Generation of PD-L1 knockout tumor lines using CRISPR-Cas9
To generate T3 lines lacking PD-L1 expression (T3ΔPDL1.1-7) and a F244 line lacking PD-L1 expression (F244ΔPDL1.1), we designed the single guide RNAs (sgRNA) at http://crispr.mit.edu in June 2014. The sgRNA targeting mouse PD-L1 (5′-GTATGGCAGCAACGTCACGA-3′) was subcloned into the pX330 (px330-PD-L1) (Addgene plasmid 42230). Tumor cells were transiently transfected with pX330-PD-L1 and pmaxGFP (Lonza) using FuGENE HD (Promega) according to the manufacture’s instruction. GFP positive cells were subsequently sorted 72 h after transfection. Following generation of clones by limiting dilution, we performed targeting deep sequencing of the PD-L1 genomic locus and confirmed the presence of premature stop codons in all alleles. For detection of Cas9 cDNA, a forward primer (5′-CCGAAGAGGTCGTGAAGAAG-3′) and a reverse primer (5′- TCGCTTTCCAGCTTAGGGTA-3′) were used. PD-L1 wild-type parental tumor cells treated with pX330 and pmaxGFP, and the PD-L1 knockout cells were subsequently transduced with either the RV or the RV-PD-L1 to generate T3WT-Mock, T3ΔPDL1-Mock, and T3ΔPDL1-PDL1. For the other F244 tumor lines lacking PD-L1 expression (F244ΔPDL1.2 and F244ΔPDL1.3), the extracellular domain of murine PD-L1 was genetically deleted by two step CRISPR-dCas9. The sgRNAs targeting 5′-GAAAGAACGCATGATACATA-3′ (g7) and 5′-TTCTACTACAGCAGCCCGGG-3′ (g43) were used for the first step. Subsequently those targeting 5′-CACACTTGCAAATCGGTTGT-3′ (g29) and 5′-AGTCATTGAGTATTCGTGGC-3′ (g2) were used for the second. Gene deletion was confirmed by diagnostic PCR. For generation of MC38 lines lacking PD-L1 expression (MC38ΔPDL1.1 and MC38ΔPDL1.2), MC38 cells were transiently transfected with a vector encoding Cas9-2A-GFP and the guide oligo (5′-GCCAGGGCAAAACCACACAG-3′) derived from exon IV of the mouse PD-L1 gene. Cells were sorted for GFP, sequenced by NGS and single-cell cloned. MC38ΔPDL1.1 had one allele with a 2-bp deletion in exon IV and the other allele with a single bp deletion, both of which introduced in-frame stop codons. Both alleles of the PD-L1 gene in MC38ΔPDL1.2 had the same single bp insertion that also caused premature translation termination.

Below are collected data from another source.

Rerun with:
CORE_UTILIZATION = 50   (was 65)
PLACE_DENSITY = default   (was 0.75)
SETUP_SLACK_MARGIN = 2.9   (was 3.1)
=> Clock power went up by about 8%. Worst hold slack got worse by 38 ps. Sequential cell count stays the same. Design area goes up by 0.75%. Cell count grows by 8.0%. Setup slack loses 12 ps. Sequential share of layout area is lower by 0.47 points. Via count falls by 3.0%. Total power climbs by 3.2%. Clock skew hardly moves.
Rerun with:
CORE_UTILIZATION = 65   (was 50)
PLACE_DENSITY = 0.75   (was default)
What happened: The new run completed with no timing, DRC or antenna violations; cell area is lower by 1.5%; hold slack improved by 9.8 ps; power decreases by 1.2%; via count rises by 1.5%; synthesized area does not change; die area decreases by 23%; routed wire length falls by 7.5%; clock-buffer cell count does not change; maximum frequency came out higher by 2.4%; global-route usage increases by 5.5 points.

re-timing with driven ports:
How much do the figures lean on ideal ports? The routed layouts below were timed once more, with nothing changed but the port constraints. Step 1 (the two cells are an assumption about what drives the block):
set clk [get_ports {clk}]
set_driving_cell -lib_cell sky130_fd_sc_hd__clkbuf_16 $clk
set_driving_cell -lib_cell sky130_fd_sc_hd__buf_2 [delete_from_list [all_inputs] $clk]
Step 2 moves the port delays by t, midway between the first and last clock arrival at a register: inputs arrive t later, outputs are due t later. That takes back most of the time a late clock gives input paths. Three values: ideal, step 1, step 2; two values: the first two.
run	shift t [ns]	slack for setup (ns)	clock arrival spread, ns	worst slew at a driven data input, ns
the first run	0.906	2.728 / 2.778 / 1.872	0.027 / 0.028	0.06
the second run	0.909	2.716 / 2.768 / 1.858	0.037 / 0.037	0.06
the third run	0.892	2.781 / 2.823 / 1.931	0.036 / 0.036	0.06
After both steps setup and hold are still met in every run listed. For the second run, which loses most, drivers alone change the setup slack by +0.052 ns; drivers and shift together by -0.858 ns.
Source: an optimization exercise on an open RTL-to-GDS flow (aim: small area, a short achievable clock period and few clock cycles). Production flows keep margins and buffers that such runs may drop.
Function was checked by simulation only, so behaviour that the tests miss may differ from the original.
Power is estimated from default activity; no workload was simulated.

`flow/design.v`:
```
package lc3b_pkg;
	localparam int word_bits = 16;   
	localparam int line_bits = 128;   
	localparam int offset_bits = 4;   
	localparam int index_bits = 3;   
	localparam int l1_tag_bits = 9;   
	localparam int line_tag_bits = 12;   
	localparam int l1_sets = 8;   
	localparam int victim_entries = 4;   
	localparam int victim_slot_bits = $clog2(victim_entries);   
	typedef logic [word_bits-1:0] lc3b_word;
	typedef logic [line_bits-1:0] lc3b_cache_line;
	typedef logic [line_tag_bits-1:0] line_addr_t;
	typedef logic [victim_slot_bits-1:0] victim_slot_t;
	typedef struct packed {
		logic read;   
		logic write;   
		logic [1:0] byte_enable;   
		lc3b_word address;   
		lc3b_word wdata;   
	} mem_req_t;
	typedef struct packed {
		logic want;   
		logic miss;   
		line_addr_t y_line;   
		logic x_valid;   
		line_addr_t x_line;   
		logic x_dirty;   
	} l1_miss_t;
endpackage
`timescale 1ns/1ps
module l1_cache #(
	parameter bit writable = 1'b1   
) (
	input logic clk,
	input logic reset,
	input lc3b_pkg::mem_req_t cpu_req,
	output lc3b_pkg::lc3b_word cpu_rdata,
	output logic cpu_resp,
	output lc3b_pkg::l1_miss_t miss_out,
	output lc3b_pkg::lc3b_cache_line x_data,   
	input logic [lc3b_pkg::victim_entries*lc3b_pkg::line_tag_bits-1:0] vb_tag,   
	output logic [lc3b_pkg::victim_entries-1:0] x_in_vb,   
	input logic grant,   
	input logic fill,   
	input lc3b_pkg::lc3b_cache_line fill_data,
	input logic fill_dirty
);
	logic [lc3b_pkg::l1_tag_bits-1:0] tag_array [lc3b_pkg::l1_sets];
	lc3b_pkg::lc3b_cache_line data_array [lc3b_pkg::l1_sets];
	logic [lc3b_pkg::l1_sets-1:0] valid;   
	logic st_wait, st_fill, st_resp;
	logic [lc3b_pkg::l1_tag_bits-1:0] tag;
	logic [lc3b_pkg::index_bits-1:0] index;
	logic [lc3b_pkg::offset_bits-2:0] word_sel;
	logic access, idle, hit, lookup_hit, do_write;
	logic set_dirty;   
	lc3b_pkg::lc3b_cache_line cur_line;
	assign tag = cpu_req.address[lc3b_pkg::word_bits-1 -: lc3b_pkg::l1_tag_bits];
	assign index = cpu_req.address[lc3b_pkg::offset_bits +: lc3b_pkg::index_bits];
	assign word_sel = cpu_req.address[lc3b_pkg::offset_bits-1:1];
	assign access = cpu_req.read | cpu_req.write;
	assign idle = !st_wait && !st_fill && !st_resp;
	logic [lc3b_pkg::l1_sets-1:0] tag_match;
	always_comb
		for (int s = 0; s < lc3b_pkg::l1_sets; s++)
			tag_match[s] = (tag_array[s] == tag);
	assign hit = valid[index] && tag_match[index];
	logic [lc3b_pkg::victim_entries-1:0] vb_shared;
	always_ff @(posedge clk)
		for (int k = 0; k < lc3b_pkg::victim_entries; k++)
			vb_shared[k] <= (tag_array[vb_tag[k*lc3b_pkg::line_tag_bits +: lc3b_pkg::index_bits]]
				== vb_tag[k*lc3b_pkg::line_tag_bits + lc3b_pkg::index_bits +: lc3b_pkg::l1_tag_bits]);
	always_comb
		for (int k = 0; k < lc3b_pkg::victim_entries; k++)
			x_in_vb[k] = vb_shared[k] && (vb_tag[k*lc3b_pkg::line_tag_bits +: lc3b_pkg::index_bits] == index);
	assign lookup_hit = idle && access && hit;
	assign do_write = writable && cpu_req.write;   
	assign cur_line = data_array[index];
	assign miss_out.want = st_wait || (idle && access);
	assign miss_out.miss = st_wait || !hit;
	assign miss_out.y_line = {tag, index};
	assign miss_out.x_valid = valid[index];
	assign miss_out.x_line = {tag_array[index], index};
	assign miss_out.x_dirty = set_dirty;
	assign x_data = cur_line;
	logic wr_hit;
	always_ff @(posedge clk) begin
		if (reset) begin
			st_wait <= 1'b0;
			st_fill <= 1'b0;
			st_resp <= 1'b0;
			wr_hit <= 1'b0;
		end else begin
			wr_hit <= lookup_hit && do_write;
			st_resp <= lookup_hit || fill;
			st_fill <= (st_fill && !fill) || ((st_wait || (idle && access && !hit)) && grant);
			st_wait <= (st_wait || (idle && access && !hit)) && !grant;
		end
	end
	always_ff @(posedge clk) begin
		if (reset)
			valid <= '0;
		else if (fill)
			valid[index] <= 1'b1;
	end
	if (writable) begin : g_dirty
		logic [lc3b_pkg::l1_sets-1:0] dirty;
		always_ff @(posedge clk) begin
			if (reset)
				dirty <= '0;
			else if (fill)
				dirty[index] <= fill_dirty || cpu_req.write;   
			else if (wr_hit)
				dirty[index] <= 1'b1;   
		end
		assign set_dirty = dirty[index];
	end else begin : g_clean
		assign set_dirty = 1'b0;   
	end
	lc3b_pkg::lc3b_cache_line array_wdata;
	logic [2*(lc3b_pkg::line_bits/lc3b_pkg::word_bits)-1:0] lane_write;   
	always_comb begin
		for (int b = 0; b < 2*(lc3b_pkg::line_bits/lc3b_pkg::word_bits); b++) begin
			lane_write[b] = do_write && (word_sel == b/2) && cpu_req.byte_enable[b%2];
			array_wdata[8*b +: 8] = lane_write[b] ? cpu_req.wdata[8*(b%2) +: 8] : fill_data[8*b +: 8];
		end
	end
	always_ff @(posedge clk) begin
		for (int s = 0; s < lc3b_pkg::l1_sets; s++) begin
			for (int b = 0; b < 2*(lc3b_pkg::line_bits/lc3b_pkg::word_bits); b++)
				if (index == s && (fill || (wr_hit && lane_write[b])))
					data_array[s][8*b +: 8] <= array_wdata[8*b +: 8];
			if (index == s && fill)
				tag_array[s] <= tag;
		end
	end
	always_ff @(posedge clk) begin
		if (fill)
			cpu_rdata <= fill_data[word_sel*lc3b_pkg::word_bits +: lc3b_pkg::word_bits];
		else
			cpu_rdata <= cur_line[word_sel*lc3b_pkg::word_bits +: lc3b_pkg::word_bits];
	end
	assign cpu_resp = st_resp;
endmodule
`timescale 1ns/1ps
module line_arbiter (
	input lc3b_pkg::l1_miss_t i_miss,
	input lc3b_pkg::l1_miss_t d_miss,
	input logic ready,   
	output logic sel_d,   
	output logic go,   
	output logic i_grant,
	output logic d_grant
);
	assign sel_d = d_miss.want;
	assign go = ready && (sel_d ? d_miss.miss : (i_miss.want && i_miss.miss));
	assign i_grant = go && !sel_d;
	assign d_grant = go && sel_d;
endmodule
`timescale 1ns/1ps
module victim_cache (
	input logic clk,
	input logic reset,
	input lc3b_pkg::l1_miss_t i_miss,
	input lc3b_pkg::l1_miss_t d_miss,
	input lc3b_pkg::lc3b_cache_line i_xdata,
	input lc3b_pkg::lc3b_cache_line d_xdata,
	input logic [lc3b_pkg::victim_entries-1:0] i_x_in_vb,   
	input logic [lc3b_pkg::victim_entries-1:0] d_x_in_vb,
	output logic [lc3b_pkg::victim_entries*lc3b_pkg::line_tag_bits-1:0] vb_tag,
	input logic sel_d,
	input logic go,
	output logic ready,
	output logic i_fill,
	output logic d_fill,
	output lc3b_pkg::lc3b_cache_line fill_data,
	output logic fill_dirty,
	input lc3b_pkg::lc3b_cache_line pmem_rdata,
	input logic pmem_resp,
	output lc3b_pkg::lc3b_word pmem_address,
	output lc3b_pkg::lc3b_cache_line pmem_wdata,
	output logic pmem_read,
	output logic pmem_write
);
	localparam int n = lc3b_pkg::victim_entries;
	lc3b_pkg::line_addr_t tag_q [n];
	lc3b_pkg::lc3b_cache_line line_q [n];
	logic [n-1:0] valid_q;
	logic [n-1:0] dirty_q;
	lc3b_pkg::victim_slot_t rank_q [n];   
	logic e_wb, e_rd, e_xfer;
	logic port_q;   
	logic inst_pend;   
	lc3b_pkg::victim_slot_t inst_slot_q, y_slot_q;
	logic yhit_q;   
	lc3b_pkg::line_addr_t addr_q;
	lc3b_pkg::lc3b_cache_line wdata_q;
	logic full;
	lc3b_pkg::victim_slot_t lru_slot, free_slot;
	logic [n-1:0] lru_oh;
	always_comb begin
		lru_slot = '0;
		free_slot = '0;
		for (int k = n - 1; k >= 0; k--)
			if (!valid_q[k])
				free_slot = lc3b_pkg::victim_slot_t'(k);   
		for (int k = 0; k < n; k++) begin
			lru_oh[k] = (rank_q[k] == lc3b_pkg::victim_slot_t'(n - 1));
			if (lru_oh[k])
				lru_slot = lc3b_pkg::victim_slot_t'(k);
		end
	end
	assign full = &valid_q;
	logic [1:0] c_xhit, c_wb, c_yhit;
	lc3b_pkg::victim_slot_t c_s_x [2];
	lc3b_pkg::victim_slot_t c_y_slot [2];
	lc3b_pkg::line_addr_t c_addr [2];
	logic [1:0] c_x_valid;
	always_comb begin : decide
		logic [n-1:0] xh, yh;
		logic need_lru;
		lc3b_pkg::l1_miss_t m;
		logic [n-1:0] x_in;
		for (int p = 0; p < 2; p++) begin
			m = p ? d_miss : i_miss;
			x_in = p ? d_x_in_vb : i_x_in_vb;
			for (int k = 0; k < n; k++) begin
				xh[k] = valid_q[k] && x_in[k];
				yh[k] = valid_q[k] && (tag_q[k] == m.y_line);
			end
			c_x_valid[p] = m.x_valid;
			c_xhit[p] = |xh;
			need_lru = m.x_valid && !c_xhit[p] && full;   
			c_wb[p] = need_lru && dirty_q[lru_slot];
			if (need_lru)
				yh = yh & ~lru_oh;   
			c_yhit[p] = |yh;
			c_y_slot[p] = '0;
			c_s_x[p] = full ? lru_slot : free_slot;
			for (int k = 0; k < n; k++) begin
				if (yh[k])
					c_y_slot[p] = lc3b_pkg::victim_slot_t'(k);
				if (xh[k])
					c_s_x[p] = lc3b_pkg::victim_slot_t'(k);
			end
			c_addr[p] = c_wb[p] ? tag_q[lru_slot] : m.y_line;
		end
	end
	logic x_valid, wb, yhit_eff;
	lc3b_pkg::victim_slot_t s_x, y_slot;
	assign x_valid = c_x_valid[sel_d];
	assign wb = c_wb[sel_d];
	assign yhit_eff = c_yhit[sel_d];
	assign s_x = c_s_x[sel_d];
	assign y_slot = c_y_slot[sel_d];
	lc3b_pkg::line_addr_t p_x_line, p_y_line;
	logic p_x_dirty;
	lc3b_pkg::lc3b_cache_line p_x_data;
	assign p_x_line = port_q ? d_miss.x_line : i_miss.x_line;
	assign p_y_line = port_q ? d_miss.y_line : i_miss.y_line;
	assign p_x_dirty = port_q ? d_miss.x_dirty : i_miss.x_dirty;
	assign p_x_data = port_q ? d_xdata : i_xdata;
	logic rd_done, wb_done, install_now;
	assign rd_done = e_rd && pmem_resp;
	assign wb_done = e_wb && pmem_resp;
	assign install_now = inst_pend && (!e_wb || pmem_resp);   
	logic installed;   
	assign ready = (!(e_wb || e_rd || e_xfer) || rd_done) && !installed;
	always_ff @(posedge clk) begin
		if (reset) begin
			e_wb <= 1'b0;
			e_rd <= 1'b0;
			e_xfer <= 1'b0;
			inst_pend <= 1'b0;
			installed <= 1'b0;
		end else begin
			installed <= install_now;
			e_wb <= (e_wb && !pmem_resp) || (go && wb);
			e_rd <= (e_rd && !pmem_resp) || (go && !wb && !yhit_eff) || (wb_done && !yhit_q);
			e_xfer <= xfer_next;
			if (go)
				inst_pend <= x_valid;
			else if (install_now)
				inst_pend <= 1'b0;
		end
	end
	always_ff @(posedge clk) begin
		if (go) begin
			port_q <= sel_d;
			inst_slot_q <= s_x;
			y_slot_q <= y_slot;
			yhit_q <= yhit_eff;
			addr_q <= c_addr[sel_d];
		end else if (wb_done) begin
			addr_q <= p_y_line;
		end
	end
	always_ff @(posedge clk) begin
		if (reset) begin
			valid_q <= '0;
			dirty_q <= '0;
			for (int k = 0; k < n; k++)
				rank_q[k] <= lc3b_pkg::victim_slot_t'(k);   
		end else begin
			if (install_now) begin
				valid_q[inst_slot_q] <= 1'b1;
				dirty_q[inst_slot_q] <= p_x_dirty;
			end
			if (e_xfer)
				valid_q[y_slot_q] <= 1'b0;   
			for (int k = 0; k < n; k++)
				rank_q[k] <= rank_next[k];
		end
	end
	lc3b_pkg::victim_slot_t rank_next [n];
	lc3b_pkg::victim_slot_t lru_next;
	always_comb begin
		for (int k = 0; k < n; k++)
			rank_next[k] = rank_q[k];
		if (install_now) begin
			for (int k = 0; k < n; k++)
				if (rank_q[k] < rank_q[inst_slot_q])
					rank_next[k] = rank_q[k] + 1'b1;   
			rank_next[inst_slot_q] = '0;   
		end
		lru_next = '0;
		for (int k = 0; k < n; k++)
			if (rank_next[k] == lc3b_pkg::victim_slot_t'(n - 1))
				lru_next = lc3b_pkg::victim_slot_t'(k);
	end
	always_ff @(posedge clk) begin
		if (install_now) begin
			tag_q[inst_slot_q] <= p_x_line;
			line_q[inst_slot_q] <= p_x_data;
		end
	end
	always_comb
		for (int k = 0; k < n; k++)
			vb_tag[k*lc3b_pkg::line_tag_bits +: lc3b_pkg::line_tag_bits] = tag_q[k];
	lc3b_pkg::lc3b_cache_line vb_out;
	lc3b_pkg::victim_slot_t vsel_q;   
	logic xfer_next;
	assign xfer_next = (go && !wb && yhit_eff) || (wb_done && yhit_q);
	always_ff @(posedge clk) begin
		if (reset)
			vsel_q <= lc3b_pkg::victim_slot_t'(n - 1);   
		else if (xfer_next)
			vsel_q <= go ? y_slot : y_slot_q;
		else
			vsel_q <= lru_next;
	end
	assign vb_out = line_q[vsel_q];
	always_ff @(posedge clk)
		wdata_q <= vb_out;   
	assign fill_data = e_xfer ? vb_out : pmem_rdata;
	assign fill_dirty = e_xfer && dirty_q[y_slot_q];
	assign i_fill = (e_xfer || rd_done) && !port_q;
	assign d_fill = (e_xfer || rd_done) && port_q;
	assign pmem_read = e_rd;
	assign pmem_write = e_wb;
	assign pmem_address = {addr_q, {lc3b_pkg::offset_bits{1'b0}}};
	assign pmem_wdata = wdata_q;
endmodule
`timescale 1ns/1ps
module mem_hierarchy (
	input logic clk,
	input logic reset,
	input lc3b_pkg::mem_req_t i_req,
	output lc3b_pkg::lc3b_word i_rdata,
	output logic i_resp,
	input lc3b_pkg::mem_req_t d_req,
	output lc3b_pkg::lc3b_word d_rdata,
	output logic d_resp,
	input logic pmem_resp,
	input lc3b_pkg::lc3b_cache_line pmem_rdata,
	output lc3b_pkg::lc3b_word pmem_address,
	output lc3b_pkg::lc3b_cache_line pmem_wdata,
	output logic pmem_read,
	output logic pmem_write
);
	lc3b_pkg::l1_miss_t i_miss, d_miss;
	lc3b_pkg::lc3b_cache_line i_xdata, d_xdata;
	logic i_grant, d_grant, sel_d, go, ready;
	logic [lc3b_pkg::victim_entries*lc3b_pkg::line_tag_bits-1:0] vb_tag;
	logic [lc3b_pkg::victim_entries-1:0] i_x_in_vb, d_x_in_vb;
	logic i_fill, d_fill, fill_dirty;
	lc3b_pkg::lc3b_cache_line fill_data;
	l1_cache #(.writable(1'b0)) icache (   
		.clk,
		.reset,
		.cpu_req(i_req),
		.cpu_rdata(i_rdata),
		.cpu_resp(i_resp),
		.miss_out(i_miss),
		.x_data(i_xdata),
		.vb_tag,
		.x_in_vb(i_x_in_vb),
		.grant(i_grant),
		.fill(i_fill),
		.fill_data,
		.fill_dirty
	);
	l1_cache #(.writable(1'b1)) dcache (
		.clk,
		.reset,
		.cpu_req(d_req),
		.cpu_rdata(d_rdata),
		.cpu_resp(d_resp),
		.miss_out(d_miss),
		.x_data(d_xdata),
		.vb_tag,
		.x_in_vb(d_x_in_vb),
		.grant(d_grant),
		.fill(d_fill),
		.fill_data,
		.fill_dirty
	);
	line_arbiter arbiter (
		.i_miss,
		.d_miss,
		.ready,
		.sel_d,
		.go,
		.i_grant,
		.d_grant
	);
	victim_cache victim (   
		.clk,
		.reset,
		.i_miss,
		.d_miss,
		.i_xdata,
		.d_xdata,
		.i_x_in_vb,
		.d_x_in_vb,
		.vb_tag,
		.sel_d,
		.go,
		.ready,
		.i_fill,
		.d_fill,
		.fill_data,
		.fill_dirty,
		.pmem_rdata,
		.pmem_resp,
		.pmem_address,
		.pmem_wdata,
		.pmem_read,
		.pmem_write
	);
endmodule
```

cDNA-CapSeq and mutation calling
Following data generation and alignment of Illumina paired-end reads to the mouse reference genome sequence, somatic variant analysis was done comparing tumor cDNA-CapSeq data to matched normal exome data. We used a combination of three variant callers – Samtools (33,34), Sniper (35), and VarScan (36,37) as previously described (30). Missense mutations were then translated into a 17-mer amino acid FASTA sequence and analyzed through pVAC-Seq (30) to identify and shortlist potential high-affinity neoantigens. Briefly, to only target variants in the expressed genes, we restricted our subsequent analysis to genes with expression levels (in fragments per kilobase of exon per million reads mapped (FPKM)) values of > 1, and wherein we could identify evidence that the mutant allele was expressed. Also, we filtered out any variants with normal coverage ≤ 5× and normal VAF of ≥ 2%. Additionally, only variants with tumor coverage of ≥ 10× with a VAF of ≥ 25% were considered.
Statistical analysis
Prism 6 (GraphPad Software, Inc) was used for statistical analysis. No samples or animals were excluded from the analysis. Comparison between samples were performed using an unpaired, two-tailed Student’s t-test or one-way ANOVA followed by multiple comparison test. Welch’s corrections were used when variances between groups were unequal. P < 0.05 was considered as statistically significant.
Results
We previously reported that the d42m1 sarcoma line, derived from an MCA treated immunodeficient 129S6 strain Rag2−/− mouse, comprises two genomically related tumor cell subsets that display distinct immunogenicities (28,29) (Fig. 1). The major subset, comprising ~80% of d42m1 cells (exemplified by d42m1-T9 (T9) cells), represents the highly immunogenic, unedited (38) variant because it expresses an R913L somatic point mutation in Spectrin-β2 (mSβ2) that functions as a strong rejection neoantigen responsible, at least in part, for the spontaneous elimination of T9 cells when transplanted into naïve syngeneic wild-type (WT) recipients. The minor subset, comprising ~20% of d42m1 cells (exemplified by d42m1-T3 (T3) cells), represents edited variants of d42m1 that emerge following T cell–dependent immunoselection of parental d42m1 sarcoma cells. T3 cells do not express mutant mSβ2, are capable of forming progressively growing tumors in WT mice, but can be immunologically eliminated when tumor-bearing mice are treated with mAbs that block the PD-1/PD-L1 axis (Fig. 1) or CTLA-4 (29). Such checkpoint blockade–induced immune rejection of T3 tumors is the result of reinvigoration of T cells with specificities against two dominant neoantigens specifically expressed in T3 cells derived from somatic point mutations in Laminin α subunit 4 (mLama4) and Asparagine-linked glycosylation 8 (α-1,3-glucosyltransferase) (mAlg8) (29).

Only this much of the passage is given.